Optimizing CPU oversubscribed reductions

Author: Guest blogger
Posted: 6 Sep 2019 | 11:17

Gladys Utrera was an HPC Europa3 visitor to EPCC from 1st of July to the 3rd of August 2019. She has been an HPC Europa visitor before - in this brief blog article she tells us what she did this time.

Hi! My name is Gladys Utrera and I currently work at the Computer Architecture Department of the Universitat Politècnica de Catalunya in Barcelona, Spain. There I combine teaching of parallel computing and operating systems subjects with research on HPC topics and parallel programming models. Thanks to the HPC-Europa3 programme I could spend four weeks at the EPCC in the University of Edinburgh with my host Mark Bull who is a very well-known expert in my research areas. This is my third research visit to EPCC, and the second as an HPC-Europa visitor. 

My research involves executions on large multi-core node clusters. In addition, performance evaluations on machines with different architectures characteristics like ARCHER and Cirrus, enrich my results greatly. 

During my visit, I worked on the algorithm of the MPI_Allreduce collective operation. In particular, I wanted to optimize the operation when executed by processes oversubscribing CPUs, that is when more than one process is attached to a single CPU.
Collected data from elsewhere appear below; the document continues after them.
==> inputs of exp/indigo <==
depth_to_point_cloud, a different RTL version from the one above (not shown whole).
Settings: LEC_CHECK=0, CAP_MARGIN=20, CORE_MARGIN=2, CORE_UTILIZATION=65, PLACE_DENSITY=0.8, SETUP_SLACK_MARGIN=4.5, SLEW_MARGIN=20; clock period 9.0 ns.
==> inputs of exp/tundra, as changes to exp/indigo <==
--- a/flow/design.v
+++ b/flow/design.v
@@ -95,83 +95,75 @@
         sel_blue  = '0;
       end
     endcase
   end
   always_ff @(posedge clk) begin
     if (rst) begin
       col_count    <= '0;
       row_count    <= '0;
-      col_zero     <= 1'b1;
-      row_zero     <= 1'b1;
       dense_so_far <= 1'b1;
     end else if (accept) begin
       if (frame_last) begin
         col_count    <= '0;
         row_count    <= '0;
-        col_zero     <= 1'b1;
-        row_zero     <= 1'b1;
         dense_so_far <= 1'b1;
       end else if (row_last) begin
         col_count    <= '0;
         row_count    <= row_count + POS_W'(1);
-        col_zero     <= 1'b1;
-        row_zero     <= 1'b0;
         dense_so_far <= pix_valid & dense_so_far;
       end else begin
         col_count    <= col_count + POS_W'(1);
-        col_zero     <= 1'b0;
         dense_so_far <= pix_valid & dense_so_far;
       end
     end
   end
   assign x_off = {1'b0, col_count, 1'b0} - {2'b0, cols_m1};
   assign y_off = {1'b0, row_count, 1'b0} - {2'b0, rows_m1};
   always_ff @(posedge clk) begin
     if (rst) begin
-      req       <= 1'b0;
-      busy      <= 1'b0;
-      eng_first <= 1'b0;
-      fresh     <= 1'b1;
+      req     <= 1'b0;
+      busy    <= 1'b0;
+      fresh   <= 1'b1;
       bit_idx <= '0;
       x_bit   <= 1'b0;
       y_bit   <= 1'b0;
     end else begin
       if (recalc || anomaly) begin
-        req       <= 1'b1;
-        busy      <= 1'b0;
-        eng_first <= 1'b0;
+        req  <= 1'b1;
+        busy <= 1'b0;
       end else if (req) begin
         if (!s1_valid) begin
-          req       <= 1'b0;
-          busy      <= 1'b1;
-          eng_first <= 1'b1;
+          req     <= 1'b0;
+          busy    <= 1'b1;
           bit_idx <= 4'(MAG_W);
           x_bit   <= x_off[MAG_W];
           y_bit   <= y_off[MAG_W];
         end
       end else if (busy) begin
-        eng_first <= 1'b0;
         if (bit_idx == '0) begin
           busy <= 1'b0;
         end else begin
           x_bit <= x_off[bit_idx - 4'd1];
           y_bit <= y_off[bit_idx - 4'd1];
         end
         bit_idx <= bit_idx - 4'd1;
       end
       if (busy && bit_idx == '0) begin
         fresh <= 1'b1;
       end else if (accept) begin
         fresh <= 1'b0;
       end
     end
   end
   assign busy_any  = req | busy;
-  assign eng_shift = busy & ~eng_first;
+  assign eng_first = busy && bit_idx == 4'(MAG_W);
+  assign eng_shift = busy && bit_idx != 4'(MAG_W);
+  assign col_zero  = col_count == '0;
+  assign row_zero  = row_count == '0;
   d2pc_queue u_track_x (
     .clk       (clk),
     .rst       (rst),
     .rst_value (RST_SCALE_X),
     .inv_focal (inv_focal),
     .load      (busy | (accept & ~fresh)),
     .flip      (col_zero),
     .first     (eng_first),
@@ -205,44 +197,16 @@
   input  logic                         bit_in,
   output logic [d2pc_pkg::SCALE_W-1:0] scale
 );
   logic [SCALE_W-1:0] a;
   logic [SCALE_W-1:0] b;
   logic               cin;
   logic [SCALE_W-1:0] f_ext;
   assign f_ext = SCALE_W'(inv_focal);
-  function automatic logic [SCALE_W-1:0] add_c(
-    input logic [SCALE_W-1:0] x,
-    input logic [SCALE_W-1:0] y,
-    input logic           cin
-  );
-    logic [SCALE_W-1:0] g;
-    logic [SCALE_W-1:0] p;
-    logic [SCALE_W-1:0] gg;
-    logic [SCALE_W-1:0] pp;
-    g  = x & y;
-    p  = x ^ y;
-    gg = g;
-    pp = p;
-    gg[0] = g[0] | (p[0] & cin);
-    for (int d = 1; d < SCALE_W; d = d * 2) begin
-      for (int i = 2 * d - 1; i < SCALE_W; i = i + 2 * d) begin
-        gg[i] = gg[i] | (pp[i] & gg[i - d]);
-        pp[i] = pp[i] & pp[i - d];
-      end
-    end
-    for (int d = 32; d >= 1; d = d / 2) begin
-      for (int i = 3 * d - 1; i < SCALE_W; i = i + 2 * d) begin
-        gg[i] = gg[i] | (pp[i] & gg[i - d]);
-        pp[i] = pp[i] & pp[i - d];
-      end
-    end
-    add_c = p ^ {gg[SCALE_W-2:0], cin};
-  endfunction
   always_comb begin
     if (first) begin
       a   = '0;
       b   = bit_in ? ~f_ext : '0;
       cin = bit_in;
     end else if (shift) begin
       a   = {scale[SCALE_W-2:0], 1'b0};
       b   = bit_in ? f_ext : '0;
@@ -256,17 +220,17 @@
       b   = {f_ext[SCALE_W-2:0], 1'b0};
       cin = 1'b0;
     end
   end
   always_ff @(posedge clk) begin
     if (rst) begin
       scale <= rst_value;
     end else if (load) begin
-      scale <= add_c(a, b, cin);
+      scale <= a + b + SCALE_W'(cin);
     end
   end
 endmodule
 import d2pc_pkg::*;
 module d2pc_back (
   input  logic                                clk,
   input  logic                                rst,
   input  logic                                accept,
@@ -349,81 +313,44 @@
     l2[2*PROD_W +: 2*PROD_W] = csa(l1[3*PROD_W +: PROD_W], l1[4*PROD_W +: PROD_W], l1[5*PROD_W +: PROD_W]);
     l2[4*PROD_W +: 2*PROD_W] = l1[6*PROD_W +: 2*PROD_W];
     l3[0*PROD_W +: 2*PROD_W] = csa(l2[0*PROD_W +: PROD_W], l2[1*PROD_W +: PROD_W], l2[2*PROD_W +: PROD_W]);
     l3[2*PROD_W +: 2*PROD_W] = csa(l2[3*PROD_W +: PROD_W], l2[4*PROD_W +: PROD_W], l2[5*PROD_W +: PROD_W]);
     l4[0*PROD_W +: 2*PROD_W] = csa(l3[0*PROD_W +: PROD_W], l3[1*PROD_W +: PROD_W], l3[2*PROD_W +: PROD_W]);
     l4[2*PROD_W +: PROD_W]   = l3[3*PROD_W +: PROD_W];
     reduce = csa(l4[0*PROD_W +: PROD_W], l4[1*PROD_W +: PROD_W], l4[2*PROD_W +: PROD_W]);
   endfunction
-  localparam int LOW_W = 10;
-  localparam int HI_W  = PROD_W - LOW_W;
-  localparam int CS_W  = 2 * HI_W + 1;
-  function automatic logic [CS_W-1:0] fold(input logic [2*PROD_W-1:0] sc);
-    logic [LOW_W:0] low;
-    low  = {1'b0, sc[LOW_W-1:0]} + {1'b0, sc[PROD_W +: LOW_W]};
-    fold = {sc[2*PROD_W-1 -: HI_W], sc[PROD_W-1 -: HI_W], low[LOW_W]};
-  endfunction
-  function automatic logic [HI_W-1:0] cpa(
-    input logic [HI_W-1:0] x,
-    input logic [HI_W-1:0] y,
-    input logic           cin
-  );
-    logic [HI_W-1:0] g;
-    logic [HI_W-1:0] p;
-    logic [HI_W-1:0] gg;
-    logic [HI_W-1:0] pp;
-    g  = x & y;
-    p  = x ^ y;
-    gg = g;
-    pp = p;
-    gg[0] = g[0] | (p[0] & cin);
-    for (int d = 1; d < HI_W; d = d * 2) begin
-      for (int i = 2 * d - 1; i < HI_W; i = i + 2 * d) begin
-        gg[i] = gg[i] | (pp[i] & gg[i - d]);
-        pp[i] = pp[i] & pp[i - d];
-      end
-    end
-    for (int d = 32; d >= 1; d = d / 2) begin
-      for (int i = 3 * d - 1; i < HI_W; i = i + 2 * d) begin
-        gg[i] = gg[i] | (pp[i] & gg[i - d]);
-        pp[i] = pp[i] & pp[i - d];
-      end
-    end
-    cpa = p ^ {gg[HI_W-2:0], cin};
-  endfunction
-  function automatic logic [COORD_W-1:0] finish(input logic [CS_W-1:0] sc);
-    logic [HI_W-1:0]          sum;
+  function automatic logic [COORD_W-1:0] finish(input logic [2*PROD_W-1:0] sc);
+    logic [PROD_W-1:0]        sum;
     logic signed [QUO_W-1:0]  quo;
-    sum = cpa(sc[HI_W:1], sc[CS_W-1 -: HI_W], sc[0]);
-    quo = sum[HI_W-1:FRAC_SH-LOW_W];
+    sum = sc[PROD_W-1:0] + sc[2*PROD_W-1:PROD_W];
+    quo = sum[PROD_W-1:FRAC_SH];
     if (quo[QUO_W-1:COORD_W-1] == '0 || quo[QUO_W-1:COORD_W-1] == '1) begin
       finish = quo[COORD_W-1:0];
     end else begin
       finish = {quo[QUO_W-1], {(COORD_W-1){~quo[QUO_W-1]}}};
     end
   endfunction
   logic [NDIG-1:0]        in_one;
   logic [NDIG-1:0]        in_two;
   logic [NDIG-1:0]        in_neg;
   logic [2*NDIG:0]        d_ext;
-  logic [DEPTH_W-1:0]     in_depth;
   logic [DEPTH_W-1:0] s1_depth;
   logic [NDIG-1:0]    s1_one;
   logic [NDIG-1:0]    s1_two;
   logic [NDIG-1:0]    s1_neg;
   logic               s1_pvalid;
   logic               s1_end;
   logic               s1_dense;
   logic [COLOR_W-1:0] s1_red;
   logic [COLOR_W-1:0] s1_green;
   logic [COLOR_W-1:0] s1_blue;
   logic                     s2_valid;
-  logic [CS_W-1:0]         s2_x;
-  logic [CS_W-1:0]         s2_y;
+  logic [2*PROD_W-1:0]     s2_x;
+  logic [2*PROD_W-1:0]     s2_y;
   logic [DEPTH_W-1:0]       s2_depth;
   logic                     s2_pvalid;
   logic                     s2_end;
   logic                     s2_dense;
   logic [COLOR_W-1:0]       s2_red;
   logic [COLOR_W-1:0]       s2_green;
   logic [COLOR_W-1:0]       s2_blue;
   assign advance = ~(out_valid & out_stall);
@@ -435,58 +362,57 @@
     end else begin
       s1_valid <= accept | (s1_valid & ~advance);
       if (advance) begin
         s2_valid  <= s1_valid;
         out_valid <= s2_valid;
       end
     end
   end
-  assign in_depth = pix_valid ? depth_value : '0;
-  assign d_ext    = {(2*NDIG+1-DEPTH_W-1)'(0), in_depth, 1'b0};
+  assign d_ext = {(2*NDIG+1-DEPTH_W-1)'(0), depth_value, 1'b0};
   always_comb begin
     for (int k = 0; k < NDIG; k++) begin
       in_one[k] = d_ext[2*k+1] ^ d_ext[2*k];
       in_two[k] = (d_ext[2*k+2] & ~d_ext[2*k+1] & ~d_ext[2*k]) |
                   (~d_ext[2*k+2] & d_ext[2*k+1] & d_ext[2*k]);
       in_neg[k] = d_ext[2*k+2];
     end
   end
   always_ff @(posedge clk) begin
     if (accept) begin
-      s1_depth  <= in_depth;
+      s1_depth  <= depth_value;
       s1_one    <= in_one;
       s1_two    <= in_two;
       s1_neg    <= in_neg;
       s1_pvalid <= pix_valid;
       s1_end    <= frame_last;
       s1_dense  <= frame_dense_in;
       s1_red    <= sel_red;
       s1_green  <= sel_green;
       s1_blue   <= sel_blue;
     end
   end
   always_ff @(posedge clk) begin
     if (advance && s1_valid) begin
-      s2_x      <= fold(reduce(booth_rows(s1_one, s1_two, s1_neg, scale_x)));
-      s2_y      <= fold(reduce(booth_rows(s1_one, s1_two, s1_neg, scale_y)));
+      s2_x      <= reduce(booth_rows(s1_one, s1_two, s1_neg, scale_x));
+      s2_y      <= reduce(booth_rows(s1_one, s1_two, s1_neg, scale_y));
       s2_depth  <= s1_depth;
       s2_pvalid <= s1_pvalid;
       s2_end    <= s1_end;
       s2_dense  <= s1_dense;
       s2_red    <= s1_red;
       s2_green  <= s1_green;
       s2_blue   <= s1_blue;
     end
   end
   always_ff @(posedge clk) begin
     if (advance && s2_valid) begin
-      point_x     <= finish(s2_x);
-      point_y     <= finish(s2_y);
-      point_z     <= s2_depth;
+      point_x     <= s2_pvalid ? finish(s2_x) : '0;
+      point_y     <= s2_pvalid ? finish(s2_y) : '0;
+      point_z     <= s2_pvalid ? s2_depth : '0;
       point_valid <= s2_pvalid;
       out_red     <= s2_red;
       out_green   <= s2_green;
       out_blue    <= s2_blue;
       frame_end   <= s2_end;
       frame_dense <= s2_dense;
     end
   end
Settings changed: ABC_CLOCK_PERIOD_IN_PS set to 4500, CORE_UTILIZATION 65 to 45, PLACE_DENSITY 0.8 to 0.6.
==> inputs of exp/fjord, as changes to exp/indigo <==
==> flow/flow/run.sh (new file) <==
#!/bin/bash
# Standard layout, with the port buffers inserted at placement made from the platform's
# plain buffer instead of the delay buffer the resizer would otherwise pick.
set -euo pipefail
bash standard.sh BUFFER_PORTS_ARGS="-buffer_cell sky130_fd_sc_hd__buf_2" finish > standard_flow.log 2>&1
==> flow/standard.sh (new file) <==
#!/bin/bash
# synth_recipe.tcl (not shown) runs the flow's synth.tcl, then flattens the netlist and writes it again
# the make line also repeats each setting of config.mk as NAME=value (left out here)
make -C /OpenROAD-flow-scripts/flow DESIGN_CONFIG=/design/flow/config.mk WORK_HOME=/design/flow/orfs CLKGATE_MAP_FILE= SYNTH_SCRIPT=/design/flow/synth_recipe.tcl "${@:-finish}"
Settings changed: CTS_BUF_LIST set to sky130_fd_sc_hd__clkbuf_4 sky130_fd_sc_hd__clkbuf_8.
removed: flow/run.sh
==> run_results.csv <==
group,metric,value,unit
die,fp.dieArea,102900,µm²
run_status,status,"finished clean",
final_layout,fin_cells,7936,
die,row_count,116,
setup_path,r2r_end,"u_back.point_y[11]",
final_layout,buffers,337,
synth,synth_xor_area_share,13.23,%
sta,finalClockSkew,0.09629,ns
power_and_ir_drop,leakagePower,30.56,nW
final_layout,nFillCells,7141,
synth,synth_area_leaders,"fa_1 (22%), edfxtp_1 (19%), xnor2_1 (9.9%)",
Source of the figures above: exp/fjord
The motivation for this headache, comes from a previous project, where a strategy applied to MPI parallel unbalanced applications to concentrate idle CPU cycles with the objective of freeing CPUs. To that aim, processes within a node are migrated and CPUs are oversubscribed.

The optimizations implemented to the MPI_Allreduce collective exploit the fact that processes attached to the same CPU share all cache levels, so we added a new step in the algorithm at a CPU level, where a memory region is defined as shared. In this way, the reduction is first performed locally, then is combined with the rest of local results following the native algorithm of the current MPI library in use. The local calculation is pipelined by splitting the original message in as many pieces as the number of processes attached to a CPU.

The experimental results at the EPCC were very promising and we are planning to write scientific publication with this research.

Apart from working hard, I really to enjoyed the magic city of Edinburgh, its topography, architecture, parks and environment: I loved my 45 minutes walking to and 45 minutes walking from the EPCC each day!

I also visited the Highlands once more, and would return whenever I would have an opportunity.

Finally, I greatly recommend the HPC-Europa experience at the EPCC. I also would like to thank all the support received by Catherine Inglis, Mario Antonioletti and of course Mark Bull, which contributed as in the previous stays to be an unforgettable experience.